REQUIRED ACTION –
Given the material below, output exactly the lines from the line with "1011 | 0.238 |" to the line with "ramBits = 0", both ends included, and no other lines.

DATA –
------------------------------------
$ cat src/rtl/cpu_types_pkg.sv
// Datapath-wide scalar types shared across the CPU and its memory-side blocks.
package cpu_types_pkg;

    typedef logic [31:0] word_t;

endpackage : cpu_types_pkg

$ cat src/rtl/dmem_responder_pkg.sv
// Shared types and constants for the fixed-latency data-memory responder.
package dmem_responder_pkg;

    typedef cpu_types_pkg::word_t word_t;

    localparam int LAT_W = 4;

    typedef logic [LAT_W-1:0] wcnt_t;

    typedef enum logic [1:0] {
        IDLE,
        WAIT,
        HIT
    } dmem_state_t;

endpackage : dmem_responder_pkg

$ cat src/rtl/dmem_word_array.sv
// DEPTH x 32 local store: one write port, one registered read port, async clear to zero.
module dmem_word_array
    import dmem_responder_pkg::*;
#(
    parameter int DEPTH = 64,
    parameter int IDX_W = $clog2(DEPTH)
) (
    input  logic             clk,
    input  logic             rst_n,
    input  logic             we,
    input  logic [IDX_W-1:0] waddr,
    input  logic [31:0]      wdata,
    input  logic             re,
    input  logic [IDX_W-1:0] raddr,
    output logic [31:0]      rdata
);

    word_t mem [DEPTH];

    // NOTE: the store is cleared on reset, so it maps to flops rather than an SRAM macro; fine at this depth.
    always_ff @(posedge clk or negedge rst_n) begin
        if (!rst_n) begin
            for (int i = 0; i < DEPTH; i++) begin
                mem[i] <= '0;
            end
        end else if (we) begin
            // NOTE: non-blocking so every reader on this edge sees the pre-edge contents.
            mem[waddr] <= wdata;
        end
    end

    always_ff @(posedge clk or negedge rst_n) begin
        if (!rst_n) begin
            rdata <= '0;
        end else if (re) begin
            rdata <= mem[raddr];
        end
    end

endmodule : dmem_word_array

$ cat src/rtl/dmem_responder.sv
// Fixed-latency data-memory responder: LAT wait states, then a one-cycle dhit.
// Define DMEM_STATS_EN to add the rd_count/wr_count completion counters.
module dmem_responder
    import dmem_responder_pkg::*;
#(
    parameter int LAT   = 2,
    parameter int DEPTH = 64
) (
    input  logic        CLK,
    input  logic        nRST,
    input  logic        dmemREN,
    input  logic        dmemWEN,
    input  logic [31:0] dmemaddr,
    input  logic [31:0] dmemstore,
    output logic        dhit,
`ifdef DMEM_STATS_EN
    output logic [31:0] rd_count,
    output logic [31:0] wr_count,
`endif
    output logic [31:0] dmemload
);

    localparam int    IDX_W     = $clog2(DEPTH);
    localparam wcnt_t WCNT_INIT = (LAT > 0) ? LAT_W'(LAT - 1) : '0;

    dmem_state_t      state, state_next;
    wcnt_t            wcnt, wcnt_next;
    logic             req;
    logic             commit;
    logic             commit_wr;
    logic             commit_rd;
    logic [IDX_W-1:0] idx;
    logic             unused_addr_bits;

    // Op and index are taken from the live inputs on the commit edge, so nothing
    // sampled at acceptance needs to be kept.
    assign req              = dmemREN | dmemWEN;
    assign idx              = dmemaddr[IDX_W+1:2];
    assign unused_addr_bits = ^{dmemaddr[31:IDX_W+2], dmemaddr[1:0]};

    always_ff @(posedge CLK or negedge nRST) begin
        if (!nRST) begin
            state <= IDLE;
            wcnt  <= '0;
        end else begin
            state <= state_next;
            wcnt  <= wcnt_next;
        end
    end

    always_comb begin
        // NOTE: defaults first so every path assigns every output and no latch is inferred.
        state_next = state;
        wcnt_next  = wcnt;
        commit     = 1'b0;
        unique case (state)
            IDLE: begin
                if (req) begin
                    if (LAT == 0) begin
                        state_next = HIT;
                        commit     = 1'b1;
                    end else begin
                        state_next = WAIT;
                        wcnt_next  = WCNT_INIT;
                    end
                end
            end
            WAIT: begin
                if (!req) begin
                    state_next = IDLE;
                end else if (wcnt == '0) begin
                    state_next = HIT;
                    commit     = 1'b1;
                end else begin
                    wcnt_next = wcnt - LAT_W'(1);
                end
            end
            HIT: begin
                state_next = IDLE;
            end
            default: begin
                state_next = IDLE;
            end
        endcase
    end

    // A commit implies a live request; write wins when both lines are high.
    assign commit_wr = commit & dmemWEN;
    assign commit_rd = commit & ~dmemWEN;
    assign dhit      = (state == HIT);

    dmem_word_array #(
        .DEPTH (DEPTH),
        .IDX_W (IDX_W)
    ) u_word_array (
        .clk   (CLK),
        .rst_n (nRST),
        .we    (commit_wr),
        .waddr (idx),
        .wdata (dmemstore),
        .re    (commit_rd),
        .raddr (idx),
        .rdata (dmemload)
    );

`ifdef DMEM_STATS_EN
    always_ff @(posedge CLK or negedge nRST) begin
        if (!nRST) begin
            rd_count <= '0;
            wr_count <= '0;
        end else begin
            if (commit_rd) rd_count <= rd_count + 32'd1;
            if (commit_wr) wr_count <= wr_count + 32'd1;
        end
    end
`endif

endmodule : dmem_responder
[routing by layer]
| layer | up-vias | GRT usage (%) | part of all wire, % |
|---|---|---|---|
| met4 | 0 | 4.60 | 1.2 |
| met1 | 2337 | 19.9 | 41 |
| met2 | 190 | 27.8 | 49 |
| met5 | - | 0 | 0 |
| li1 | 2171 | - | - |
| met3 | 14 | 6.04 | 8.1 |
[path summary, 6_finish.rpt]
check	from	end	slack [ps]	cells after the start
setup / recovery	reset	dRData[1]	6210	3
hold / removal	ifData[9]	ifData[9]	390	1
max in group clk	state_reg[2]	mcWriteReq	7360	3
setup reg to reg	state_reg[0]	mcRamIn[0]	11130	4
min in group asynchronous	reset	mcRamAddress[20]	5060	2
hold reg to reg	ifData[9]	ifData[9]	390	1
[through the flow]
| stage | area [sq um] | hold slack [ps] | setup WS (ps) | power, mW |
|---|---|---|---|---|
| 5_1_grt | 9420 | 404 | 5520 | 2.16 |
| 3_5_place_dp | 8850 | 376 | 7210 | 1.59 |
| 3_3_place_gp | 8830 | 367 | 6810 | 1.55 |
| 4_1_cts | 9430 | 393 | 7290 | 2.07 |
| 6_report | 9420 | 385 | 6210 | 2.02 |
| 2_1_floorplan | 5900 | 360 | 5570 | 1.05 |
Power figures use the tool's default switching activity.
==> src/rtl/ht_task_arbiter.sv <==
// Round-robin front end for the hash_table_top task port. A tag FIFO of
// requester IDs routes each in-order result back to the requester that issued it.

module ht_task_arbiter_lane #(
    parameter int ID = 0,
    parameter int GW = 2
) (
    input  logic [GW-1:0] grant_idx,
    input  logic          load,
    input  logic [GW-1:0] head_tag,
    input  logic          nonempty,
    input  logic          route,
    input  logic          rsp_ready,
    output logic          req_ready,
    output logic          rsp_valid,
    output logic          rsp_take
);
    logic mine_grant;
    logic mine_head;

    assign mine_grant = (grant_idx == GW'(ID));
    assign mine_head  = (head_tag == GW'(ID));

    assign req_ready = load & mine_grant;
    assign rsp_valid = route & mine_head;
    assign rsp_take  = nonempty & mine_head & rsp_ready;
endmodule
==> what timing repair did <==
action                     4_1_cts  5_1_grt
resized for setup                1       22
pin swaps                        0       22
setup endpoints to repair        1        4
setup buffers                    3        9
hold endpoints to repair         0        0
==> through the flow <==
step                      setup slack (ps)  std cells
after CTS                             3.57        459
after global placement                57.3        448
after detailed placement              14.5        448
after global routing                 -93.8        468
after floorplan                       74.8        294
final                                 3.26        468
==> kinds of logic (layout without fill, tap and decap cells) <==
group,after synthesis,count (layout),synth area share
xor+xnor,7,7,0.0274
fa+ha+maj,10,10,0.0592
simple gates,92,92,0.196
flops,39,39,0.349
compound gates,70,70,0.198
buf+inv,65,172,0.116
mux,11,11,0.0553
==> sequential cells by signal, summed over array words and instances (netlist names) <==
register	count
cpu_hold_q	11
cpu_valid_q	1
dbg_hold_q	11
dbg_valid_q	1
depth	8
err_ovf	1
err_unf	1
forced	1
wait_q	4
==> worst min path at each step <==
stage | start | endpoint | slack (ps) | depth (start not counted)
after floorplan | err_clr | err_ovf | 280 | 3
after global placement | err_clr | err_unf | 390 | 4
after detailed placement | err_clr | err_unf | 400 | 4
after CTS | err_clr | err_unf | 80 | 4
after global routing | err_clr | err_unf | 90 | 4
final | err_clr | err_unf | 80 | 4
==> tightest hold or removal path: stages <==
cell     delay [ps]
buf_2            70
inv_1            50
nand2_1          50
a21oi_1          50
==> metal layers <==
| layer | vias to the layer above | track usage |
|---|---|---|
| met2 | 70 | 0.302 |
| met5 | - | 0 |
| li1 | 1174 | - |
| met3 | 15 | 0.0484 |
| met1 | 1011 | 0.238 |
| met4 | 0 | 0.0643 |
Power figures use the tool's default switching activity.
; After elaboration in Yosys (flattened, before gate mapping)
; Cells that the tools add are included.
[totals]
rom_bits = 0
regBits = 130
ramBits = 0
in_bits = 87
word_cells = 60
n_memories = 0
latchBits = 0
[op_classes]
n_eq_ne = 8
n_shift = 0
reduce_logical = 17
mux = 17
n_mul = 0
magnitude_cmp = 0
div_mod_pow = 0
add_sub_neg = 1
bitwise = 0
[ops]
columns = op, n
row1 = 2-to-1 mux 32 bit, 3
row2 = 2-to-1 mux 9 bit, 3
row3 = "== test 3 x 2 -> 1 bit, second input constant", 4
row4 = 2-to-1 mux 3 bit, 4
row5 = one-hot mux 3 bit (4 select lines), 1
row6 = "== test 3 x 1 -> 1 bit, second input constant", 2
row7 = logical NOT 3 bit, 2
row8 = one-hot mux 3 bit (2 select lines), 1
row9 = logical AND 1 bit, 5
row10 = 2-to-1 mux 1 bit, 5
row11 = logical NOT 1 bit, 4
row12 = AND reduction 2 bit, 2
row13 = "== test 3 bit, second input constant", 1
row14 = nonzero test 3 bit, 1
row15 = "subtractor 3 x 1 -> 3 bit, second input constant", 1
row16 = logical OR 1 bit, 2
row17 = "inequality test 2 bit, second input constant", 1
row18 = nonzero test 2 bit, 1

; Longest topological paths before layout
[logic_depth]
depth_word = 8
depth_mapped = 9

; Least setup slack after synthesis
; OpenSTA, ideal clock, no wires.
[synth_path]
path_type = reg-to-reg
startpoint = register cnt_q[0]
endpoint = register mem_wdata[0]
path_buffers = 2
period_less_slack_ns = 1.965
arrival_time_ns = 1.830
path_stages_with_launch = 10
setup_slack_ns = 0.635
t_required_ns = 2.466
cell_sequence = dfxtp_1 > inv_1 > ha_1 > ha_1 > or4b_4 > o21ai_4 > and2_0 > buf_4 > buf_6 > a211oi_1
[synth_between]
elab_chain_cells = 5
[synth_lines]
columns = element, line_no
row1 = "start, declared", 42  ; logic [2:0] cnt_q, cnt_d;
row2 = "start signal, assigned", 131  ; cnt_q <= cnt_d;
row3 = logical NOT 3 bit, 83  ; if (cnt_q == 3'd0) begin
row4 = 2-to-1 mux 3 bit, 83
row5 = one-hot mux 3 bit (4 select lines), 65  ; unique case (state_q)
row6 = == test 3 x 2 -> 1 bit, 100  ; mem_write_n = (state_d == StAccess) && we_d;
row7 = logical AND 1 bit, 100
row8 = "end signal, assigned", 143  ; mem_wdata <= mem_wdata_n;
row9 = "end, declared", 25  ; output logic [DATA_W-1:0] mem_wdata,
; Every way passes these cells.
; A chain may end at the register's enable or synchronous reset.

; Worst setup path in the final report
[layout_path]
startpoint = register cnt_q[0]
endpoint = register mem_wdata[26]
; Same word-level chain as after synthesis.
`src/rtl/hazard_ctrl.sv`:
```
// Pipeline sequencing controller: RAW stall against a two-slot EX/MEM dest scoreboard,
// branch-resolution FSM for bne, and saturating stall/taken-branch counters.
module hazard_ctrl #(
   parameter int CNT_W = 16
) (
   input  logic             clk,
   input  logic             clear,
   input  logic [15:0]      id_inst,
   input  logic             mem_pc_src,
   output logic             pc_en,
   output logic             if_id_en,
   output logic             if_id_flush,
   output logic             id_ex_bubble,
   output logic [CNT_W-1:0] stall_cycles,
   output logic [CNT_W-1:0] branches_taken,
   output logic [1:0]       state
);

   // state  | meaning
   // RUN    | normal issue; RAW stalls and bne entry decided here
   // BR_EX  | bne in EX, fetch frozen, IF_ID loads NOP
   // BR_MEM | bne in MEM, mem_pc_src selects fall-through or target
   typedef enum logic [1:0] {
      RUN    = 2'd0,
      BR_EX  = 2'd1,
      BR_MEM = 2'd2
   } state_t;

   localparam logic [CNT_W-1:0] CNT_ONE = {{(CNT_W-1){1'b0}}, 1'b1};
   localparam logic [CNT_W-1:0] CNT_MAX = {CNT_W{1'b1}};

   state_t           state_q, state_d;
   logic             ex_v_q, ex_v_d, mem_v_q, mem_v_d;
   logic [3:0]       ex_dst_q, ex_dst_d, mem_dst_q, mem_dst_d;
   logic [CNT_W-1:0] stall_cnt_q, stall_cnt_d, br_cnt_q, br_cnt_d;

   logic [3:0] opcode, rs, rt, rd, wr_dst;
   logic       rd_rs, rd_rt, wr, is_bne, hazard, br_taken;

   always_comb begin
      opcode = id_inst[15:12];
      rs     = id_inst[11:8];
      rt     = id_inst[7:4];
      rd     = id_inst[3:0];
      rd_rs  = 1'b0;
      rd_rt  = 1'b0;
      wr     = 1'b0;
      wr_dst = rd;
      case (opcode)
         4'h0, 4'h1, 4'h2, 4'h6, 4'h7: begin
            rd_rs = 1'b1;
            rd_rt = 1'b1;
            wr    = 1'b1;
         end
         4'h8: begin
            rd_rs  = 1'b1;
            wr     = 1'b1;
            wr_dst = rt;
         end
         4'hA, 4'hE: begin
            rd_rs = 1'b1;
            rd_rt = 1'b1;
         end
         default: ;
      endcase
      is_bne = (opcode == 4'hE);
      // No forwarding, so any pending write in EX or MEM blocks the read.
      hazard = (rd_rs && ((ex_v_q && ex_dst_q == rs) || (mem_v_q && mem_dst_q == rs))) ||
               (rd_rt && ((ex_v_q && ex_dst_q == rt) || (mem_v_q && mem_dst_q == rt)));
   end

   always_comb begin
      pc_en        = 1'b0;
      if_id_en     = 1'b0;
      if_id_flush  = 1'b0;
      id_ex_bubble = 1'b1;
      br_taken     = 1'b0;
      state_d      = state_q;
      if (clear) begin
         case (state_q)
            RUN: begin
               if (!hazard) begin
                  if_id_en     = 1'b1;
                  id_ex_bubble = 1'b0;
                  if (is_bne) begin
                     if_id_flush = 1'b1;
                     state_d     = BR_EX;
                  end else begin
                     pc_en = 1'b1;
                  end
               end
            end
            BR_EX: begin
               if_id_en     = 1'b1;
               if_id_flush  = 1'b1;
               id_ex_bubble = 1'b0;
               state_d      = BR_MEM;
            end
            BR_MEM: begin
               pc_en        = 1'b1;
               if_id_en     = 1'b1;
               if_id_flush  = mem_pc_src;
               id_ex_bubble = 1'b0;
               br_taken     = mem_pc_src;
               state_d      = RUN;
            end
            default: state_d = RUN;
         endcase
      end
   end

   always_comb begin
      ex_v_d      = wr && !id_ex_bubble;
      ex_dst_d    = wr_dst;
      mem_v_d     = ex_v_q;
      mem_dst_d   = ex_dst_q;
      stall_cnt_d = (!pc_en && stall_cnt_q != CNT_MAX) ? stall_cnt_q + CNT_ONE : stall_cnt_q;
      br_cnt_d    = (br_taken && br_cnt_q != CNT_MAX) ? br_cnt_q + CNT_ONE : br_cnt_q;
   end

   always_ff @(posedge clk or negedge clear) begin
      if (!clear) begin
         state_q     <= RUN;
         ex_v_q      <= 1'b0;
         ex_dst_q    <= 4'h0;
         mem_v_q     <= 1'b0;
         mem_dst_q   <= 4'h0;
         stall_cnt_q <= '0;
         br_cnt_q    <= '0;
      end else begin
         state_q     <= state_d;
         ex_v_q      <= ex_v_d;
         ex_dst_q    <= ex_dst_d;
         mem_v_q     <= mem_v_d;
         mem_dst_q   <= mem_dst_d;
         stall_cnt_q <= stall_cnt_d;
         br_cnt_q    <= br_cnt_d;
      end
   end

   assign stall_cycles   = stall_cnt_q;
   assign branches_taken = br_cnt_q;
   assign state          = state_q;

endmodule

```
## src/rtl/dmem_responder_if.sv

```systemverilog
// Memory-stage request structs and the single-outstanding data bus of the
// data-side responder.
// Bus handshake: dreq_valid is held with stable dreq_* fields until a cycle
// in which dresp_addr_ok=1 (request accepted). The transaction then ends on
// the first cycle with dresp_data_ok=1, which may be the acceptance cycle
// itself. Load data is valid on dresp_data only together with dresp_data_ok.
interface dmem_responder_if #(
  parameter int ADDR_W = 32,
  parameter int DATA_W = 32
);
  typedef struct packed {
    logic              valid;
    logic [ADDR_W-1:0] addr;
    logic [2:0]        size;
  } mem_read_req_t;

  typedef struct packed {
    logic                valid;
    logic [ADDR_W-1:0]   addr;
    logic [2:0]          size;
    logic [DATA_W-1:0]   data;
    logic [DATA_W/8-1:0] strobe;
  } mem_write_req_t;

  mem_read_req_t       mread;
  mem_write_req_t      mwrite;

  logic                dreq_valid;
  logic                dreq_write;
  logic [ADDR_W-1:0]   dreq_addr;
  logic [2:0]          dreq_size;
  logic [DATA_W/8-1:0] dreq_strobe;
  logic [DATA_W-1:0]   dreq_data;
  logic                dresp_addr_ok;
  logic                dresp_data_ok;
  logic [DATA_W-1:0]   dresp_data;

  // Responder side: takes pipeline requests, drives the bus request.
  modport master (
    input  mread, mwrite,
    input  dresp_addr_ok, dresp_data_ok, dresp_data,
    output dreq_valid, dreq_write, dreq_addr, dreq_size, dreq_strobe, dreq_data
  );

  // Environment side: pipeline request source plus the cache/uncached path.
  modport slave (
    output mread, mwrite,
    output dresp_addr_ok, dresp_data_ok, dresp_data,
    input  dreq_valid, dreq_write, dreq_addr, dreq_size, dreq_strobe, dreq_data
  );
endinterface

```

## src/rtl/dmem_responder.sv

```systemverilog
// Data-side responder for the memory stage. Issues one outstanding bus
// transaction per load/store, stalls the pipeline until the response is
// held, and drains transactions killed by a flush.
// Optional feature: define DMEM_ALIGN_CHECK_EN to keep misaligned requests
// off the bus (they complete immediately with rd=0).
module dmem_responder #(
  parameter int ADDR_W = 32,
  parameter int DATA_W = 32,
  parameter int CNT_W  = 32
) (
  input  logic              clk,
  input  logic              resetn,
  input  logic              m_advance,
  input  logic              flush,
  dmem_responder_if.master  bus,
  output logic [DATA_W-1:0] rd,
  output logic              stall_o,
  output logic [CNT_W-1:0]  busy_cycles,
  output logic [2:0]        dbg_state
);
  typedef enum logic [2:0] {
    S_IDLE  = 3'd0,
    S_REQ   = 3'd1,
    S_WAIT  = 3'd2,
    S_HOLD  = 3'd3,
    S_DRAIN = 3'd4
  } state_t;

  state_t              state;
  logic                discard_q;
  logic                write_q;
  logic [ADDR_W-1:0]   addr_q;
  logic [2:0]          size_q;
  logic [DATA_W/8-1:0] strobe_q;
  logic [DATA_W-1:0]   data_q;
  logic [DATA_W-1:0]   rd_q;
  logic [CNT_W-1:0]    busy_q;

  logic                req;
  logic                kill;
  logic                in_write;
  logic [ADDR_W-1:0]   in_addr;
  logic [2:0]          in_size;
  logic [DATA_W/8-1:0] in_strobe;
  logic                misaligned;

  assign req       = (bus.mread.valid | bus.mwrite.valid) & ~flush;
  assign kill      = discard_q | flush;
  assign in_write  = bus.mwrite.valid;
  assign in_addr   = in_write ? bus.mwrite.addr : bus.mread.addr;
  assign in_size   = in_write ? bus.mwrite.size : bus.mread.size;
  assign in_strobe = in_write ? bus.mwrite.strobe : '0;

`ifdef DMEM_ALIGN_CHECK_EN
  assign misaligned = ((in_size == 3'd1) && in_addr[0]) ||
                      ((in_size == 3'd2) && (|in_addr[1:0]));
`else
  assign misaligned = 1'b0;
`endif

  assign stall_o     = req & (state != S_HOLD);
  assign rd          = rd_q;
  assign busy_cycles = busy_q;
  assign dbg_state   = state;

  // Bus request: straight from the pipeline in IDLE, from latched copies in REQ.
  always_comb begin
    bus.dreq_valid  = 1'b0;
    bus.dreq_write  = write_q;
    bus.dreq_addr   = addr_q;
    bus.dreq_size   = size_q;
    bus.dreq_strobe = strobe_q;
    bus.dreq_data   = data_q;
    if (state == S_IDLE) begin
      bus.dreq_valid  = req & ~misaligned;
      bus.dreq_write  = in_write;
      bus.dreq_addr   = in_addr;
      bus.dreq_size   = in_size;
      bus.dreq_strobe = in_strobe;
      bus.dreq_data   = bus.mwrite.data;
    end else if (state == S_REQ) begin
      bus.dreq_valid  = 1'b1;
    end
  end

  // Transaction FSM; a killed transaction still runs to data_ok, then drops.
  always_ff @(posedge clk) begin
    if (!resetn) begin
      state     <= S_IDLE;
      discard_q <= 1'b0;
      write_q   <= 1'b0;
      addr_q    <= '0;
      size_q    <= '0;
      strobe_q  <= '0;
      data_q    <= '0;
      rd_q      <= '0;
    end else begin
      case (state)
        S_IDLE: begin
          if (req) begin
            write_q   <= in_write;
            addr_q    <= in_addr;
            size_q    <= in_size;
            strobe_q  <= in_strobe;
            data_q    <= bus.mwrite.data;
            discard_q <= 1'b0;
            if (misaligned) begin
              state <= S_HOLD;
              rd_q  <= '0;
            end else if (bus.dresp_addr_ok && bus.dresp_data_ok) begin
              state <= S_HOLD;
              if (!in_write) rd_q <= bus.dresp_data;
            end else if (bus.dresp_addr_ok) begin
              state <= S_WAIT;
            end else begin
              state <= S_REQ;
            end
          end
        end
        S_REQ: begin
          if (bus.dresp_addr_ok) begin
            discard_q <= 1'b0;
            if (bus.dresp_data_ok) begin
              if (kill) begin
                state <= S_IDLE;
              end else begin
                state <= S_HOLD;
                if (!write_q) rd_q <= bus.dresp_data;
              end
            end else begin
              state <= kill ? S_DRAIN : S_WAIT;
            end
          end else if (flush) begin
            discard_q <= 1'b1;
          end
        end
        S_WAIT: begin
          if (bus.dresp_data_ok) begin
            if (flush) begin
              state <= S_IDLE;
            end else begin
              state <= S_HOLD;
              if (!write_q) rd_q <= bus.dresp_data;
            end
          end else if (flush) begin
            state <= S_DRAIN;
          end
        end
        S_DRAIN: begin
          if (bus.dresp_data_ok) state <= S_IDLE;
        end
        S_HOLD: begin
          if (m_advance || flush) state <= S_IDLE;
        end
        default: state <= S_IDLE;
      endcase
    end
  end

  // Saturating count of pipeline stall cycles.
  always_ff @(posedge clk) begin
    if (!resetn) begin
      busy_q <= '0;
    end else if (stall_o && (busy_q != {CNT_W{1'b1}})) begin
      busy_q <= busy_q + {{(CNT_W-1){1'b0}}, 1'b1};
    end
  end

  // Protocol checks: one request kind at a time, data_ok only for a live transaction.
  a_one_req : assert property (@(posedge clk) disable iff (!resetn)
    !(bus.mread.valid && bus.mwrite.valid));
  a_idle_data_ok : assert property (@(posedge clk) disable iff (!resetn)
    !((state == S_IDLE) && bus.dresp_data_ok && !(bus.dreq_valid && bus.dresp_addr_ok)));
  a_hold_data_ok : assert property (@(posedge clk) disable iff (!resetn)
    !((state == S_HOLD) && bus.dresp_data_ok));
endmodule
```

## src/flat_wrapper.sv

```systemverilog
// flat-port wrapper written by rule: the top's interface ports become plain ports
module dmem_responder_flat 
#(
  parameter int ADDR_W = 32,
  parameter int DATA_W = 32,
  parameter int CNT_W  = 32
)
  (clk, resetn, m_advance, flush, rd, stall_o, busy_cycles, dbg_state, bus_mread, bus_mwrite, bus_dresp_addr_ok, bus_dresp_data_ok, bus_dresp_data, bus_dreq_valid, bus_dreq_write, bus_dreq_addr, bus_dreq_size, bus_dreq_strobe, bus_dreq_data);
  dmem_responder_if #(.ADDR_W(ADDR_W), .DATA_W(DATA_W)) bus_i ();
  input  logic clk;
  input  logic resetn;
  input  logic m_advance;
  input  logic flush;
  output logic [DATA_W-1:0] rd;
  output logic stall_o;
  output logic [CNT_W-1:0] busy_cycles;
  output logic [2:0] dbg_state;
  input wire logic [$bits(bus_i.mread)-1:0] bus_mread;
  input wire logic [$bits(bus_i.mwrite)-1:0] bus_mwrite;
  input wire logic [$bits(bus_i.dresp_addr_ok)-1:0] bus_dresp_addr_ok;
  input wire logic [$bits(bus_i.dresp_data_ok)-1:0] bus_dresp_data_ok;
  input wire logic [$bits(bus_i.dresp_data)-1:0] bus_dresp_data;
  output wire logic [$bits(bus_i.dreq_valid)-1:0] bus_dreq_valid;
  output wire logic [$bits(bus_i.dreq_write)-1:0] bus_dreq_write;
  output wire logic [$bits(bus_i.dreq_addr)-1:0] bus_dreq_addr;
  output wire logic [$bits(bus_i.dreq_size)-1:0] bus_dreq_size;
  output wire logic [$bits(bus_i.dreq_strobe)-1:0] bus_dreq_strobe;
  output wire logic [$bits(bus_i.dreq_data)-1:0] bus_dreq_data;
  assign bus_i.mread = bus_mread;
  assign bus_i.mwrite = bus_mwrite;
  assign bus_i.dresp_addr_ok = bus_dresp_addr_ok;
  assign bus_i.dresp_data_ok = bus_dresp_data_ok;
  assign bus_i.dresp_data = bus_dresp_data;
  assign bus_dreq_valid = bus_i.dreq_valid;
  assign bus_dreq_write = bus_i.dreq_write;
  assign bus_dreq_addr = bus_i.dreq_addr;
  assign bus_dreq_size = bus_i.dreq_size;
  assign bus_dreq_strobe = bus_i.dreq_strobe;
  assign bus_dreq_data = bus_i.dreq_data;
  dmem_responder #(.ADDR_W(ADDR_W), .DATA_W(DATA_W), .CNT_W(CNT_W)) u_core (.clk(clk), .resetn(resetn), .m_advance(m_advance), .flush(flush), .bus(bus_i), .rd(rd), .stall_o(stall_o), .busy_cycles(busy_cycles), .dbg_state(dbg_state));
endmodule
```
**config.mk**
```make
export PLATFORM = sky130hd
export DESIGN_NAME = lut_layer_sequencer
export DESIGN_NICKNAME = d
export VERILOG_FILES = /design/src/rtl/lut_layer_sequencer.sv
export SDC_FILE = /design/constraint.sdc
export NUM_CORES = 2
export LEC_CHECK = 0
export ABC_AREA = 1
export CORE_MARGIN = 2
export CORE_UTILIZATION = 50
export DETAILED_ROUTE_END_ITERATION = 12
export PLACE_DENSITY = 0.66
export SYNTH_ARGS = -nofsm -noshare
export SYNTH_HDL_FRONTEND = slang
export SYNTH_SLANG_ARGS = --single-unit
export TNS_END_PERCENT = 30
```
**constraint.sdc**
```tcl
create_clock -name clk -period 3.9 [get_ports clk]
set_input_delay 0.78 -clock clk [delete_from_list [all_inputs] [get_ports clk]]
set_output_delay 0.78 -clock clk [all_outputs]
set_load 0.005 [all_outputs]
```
------------------------------------
RESPONSE TO THE TASK –
| met1 | 1011 | 0.238 |
| met4 | 0 | 0.0643 |
Power figures use the tool's default switching activity.
; After elaboration in Yosys (flattened, before gate mapping)
; Cells that the tools add are included.
[totals]
rom_bits = 0
regBits = 130
ramBits = 0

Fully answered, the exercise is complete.